[[ GIVEN RECORDS, beginning ]]

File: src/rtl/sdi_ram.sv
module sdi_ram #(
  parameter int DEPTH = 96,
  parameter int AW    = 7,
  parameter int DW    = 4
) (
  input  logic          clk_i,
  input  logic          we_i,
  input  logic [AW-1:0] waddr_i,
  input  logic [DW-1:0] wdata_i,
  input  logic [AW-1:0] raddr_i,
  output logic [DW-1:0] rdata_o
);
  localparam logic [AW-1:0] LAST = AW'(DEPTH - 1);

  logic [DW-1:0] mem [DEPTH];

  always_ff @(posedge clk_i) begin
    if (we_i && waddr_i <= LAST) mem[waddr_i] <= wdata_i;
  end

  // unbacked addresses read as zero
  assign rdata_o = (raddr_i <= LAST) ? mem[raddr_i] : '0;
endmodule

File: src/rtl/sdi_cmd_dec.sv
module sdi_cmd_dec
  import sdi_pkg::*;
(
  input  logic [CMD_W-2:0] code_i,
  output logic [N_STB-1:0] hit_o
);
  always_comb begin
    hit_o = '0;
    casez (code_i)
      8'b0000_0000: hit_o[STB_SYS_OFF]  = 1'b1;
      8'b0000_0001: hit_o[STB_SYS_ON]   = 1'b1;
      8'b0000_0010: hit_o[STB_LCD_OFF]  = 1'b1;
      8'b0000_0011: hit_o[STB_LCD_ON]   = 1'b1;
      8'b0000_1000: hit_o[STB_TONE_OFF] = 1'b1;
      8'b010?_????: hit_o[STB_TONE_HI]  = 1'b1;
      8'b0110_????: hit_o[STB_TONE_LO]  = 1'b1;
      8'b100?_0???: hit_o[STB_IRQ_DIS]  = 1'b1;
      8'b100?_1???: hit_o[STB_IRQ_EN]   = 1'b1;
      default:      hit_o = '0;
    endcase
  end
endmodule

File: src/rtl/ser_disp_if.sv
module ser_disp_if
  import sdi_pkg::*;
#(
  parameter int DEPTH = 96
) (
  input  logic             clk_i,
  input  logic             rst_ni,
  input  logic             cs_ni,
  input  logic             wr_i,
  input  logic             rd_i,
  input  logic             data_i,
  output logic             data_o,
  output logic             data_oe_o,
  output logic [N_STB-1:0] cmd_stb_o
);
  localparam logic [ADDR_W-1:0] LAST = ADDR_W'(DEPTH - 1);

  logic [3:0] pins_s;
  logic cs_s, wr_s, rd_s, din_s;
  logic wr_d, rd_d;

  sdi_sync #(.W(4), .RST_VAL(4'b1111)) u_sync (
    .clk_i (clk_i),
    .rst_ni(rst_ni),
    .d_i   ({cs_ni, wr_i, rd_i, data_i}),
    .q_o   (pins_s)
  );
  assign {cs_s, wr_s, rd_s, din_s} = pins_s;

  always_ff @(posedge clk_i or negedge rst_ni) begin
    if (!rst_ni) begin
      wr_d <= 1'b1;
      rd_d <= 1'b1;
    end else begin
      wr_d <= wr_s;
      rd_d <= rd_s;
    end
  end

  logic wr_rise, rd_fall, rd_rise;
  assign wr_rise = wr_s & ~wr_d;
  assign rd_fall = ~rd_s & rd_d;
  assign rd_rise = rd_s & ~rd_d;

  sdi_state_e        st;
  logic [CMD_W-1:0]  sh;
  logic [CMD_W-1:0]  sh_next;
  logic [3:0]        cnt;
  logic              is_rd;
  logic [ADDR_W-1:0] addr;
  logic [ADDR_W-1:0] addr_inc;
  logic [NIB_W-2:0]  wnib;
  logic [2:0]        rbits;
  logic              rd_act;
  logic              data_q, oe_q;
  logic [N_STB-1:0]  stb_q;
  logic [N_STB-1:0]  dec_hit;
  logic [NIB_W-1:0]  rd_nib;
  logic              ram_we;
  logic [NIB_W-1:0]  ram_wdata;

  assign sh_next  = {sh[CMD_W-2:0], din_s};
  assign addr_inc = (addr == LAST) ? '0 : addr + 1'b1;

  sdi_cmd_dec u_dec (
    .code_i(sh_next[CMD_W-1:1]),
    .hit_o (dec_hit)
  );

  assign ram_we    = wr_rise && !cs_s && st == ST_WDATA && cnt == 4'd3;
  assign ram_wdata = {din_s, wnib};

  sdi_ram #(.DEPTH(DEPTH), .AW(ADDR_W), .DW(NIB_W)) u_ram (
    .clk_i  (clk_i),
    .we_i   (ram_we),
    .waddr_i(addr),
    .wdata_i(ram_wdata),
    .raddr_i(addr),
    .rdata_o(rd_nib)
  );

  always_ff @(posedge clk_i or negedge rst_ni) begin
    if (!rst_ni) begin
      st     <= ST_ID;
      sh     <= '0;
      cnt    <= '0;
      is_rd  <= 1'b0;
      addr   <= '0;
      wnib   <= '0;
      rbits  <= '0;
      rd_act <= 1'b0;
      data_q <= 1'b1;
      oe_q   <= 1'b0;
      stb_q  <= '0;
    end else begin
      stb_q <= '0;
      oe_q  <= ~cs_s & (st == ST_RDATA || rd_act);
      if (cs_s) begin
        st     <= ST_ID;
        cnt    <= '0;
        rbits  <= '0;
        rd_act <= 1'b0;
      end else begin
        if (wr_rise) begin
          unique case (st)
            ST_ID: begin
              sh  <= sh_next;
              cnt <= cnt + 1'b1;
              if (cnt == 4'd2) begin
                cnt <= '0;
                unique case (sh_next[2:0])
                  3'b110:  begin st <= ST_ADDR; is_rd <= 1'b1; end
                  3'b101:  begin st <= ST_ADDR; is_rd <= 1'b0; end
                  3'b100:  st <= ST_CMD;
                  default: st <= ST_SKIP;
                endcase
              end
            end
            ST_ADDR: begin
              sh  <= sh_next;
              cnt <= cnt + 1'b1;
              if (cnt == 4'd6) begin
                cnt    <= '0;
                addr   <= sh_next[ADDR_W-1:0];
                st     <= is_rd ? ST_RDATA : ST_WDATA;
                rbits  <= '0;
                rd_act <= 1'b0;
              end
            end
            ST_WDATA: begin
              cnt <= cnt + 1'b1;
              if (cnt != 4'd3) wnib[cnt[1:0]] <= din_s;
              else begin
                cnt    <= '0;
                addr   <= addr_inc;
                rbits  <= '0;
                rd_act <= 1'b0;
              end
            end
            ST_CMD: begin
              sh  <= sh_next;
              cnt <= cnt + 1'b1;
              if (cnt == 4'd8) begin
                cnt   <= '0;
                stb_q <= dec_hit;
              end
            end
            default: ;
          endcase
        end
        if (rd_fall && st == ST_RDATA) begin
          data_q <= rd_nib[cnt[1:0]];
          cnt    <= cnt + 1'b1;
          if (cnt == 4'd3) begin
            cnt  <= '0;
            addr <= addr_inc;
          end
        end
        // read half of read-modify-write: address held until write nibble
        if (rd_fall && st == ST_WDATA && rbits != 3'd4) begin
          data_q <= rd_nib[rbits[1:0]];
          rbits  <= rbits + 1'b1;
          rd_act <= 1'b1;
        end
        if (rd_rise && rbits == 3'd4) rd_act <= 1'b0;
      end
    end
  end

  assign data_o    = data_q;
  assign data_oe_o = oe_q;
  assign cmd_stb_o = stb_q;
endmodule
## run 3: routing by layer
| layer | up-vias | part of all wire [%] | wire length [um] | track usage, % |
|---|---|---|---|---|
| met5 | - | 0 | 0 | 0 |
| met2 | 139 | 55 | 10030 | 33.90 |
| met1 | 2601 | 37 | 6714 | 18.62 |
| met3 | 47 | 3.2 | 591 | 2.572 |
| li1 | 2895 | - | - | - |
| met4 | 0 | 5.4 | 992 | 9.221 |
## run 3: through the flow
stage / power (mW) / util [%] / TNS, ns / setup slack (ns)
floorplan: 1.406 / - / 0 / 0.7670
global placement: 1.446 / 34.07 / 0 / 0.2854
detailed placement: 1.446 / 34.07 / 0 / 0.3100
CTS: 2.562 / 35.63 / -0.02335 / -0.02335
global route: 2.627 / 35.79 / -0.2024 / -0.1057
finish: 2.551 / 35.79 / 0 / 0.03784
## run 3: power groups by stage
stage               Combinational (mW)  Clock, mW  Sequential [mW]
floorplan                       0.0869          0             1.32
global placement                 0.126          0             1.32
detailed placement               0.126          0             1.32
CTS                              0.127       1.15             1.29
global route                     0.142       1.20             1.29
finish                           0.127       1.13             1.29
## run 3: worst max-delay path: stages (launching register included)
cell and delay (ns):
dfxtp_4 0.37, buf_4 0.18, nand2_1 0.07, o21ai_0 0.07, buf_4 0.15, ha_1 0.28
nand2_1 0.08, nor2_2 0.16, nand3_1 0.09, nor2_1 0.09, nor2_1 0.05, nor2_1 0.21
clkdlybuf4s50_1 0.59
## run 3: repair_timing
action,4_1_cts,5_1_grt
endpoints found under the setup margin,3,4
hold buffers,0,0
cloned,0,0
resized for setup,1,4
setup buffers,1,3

[[ GIVEN RECORDS, end ]]

* EXERCISE AIM
Beginning with the line that contains "591 | 2.572 |", return every line through the end of the data above, exactly as written.

* EXPECTED ANSWER
| met3 | 47 | 3.2 | 591 | 2.572 |
| li1 | 2895 | - | - | - |
| met4 | 0 | 5.4 | 992 | 9.221 |
## run 3: through the flow
stage / power (mW) / util [%] / TNS, ns / setup slack (ns)
floorplan: 1.406 / - / 0 / 0.7670
global placement: 1.446 / 34.07 / 0 / 0.2854
detailed placement: 1.446 / 34.07 / 0 / 0.3100
CTS: 2.562 / 35.63 / -0.02335 / -0.02335
global route: 2.627 / 35.79 / -0.2024 / -0.1057
finish: 2.551 / 35.79 / 0 / 0.03784
## run 3: power groups by stage
stage               Combinational (mW)  Clock, mW  Sequential [mW]
floorplan                       0.0869          0             1.32
global placement                 0.126          0             1.32
detailed placement               0.126          0             1.32
CTS                              0.127       1.15             1.29
global route                     0.142       1.20             1.29
finish                           0.127       1.13             1.29
## run 3: worst max-delay path: stages (launching register included)
cell and delay (ns):
dfxtp_4 0.37, buf_4 0.18, nand2_1 0.07, o21ai_0 0.07, buf_4 0.15, ha_1 0.28
nand2_1 0.08, nor2_2 0.16, nand3_1 0.09, nor2_1 0.09, nor2_1 0.05, nor2_1 0.21
clkdlybuf4s50_1 0.59
## run 3: repair_timing
action,4_1_cts,5_1_grt
endpoints found under the setup margin,3,4
hold buffers,0,0
cloned,0,0
resized for setup,1,4
setup buffers,1,3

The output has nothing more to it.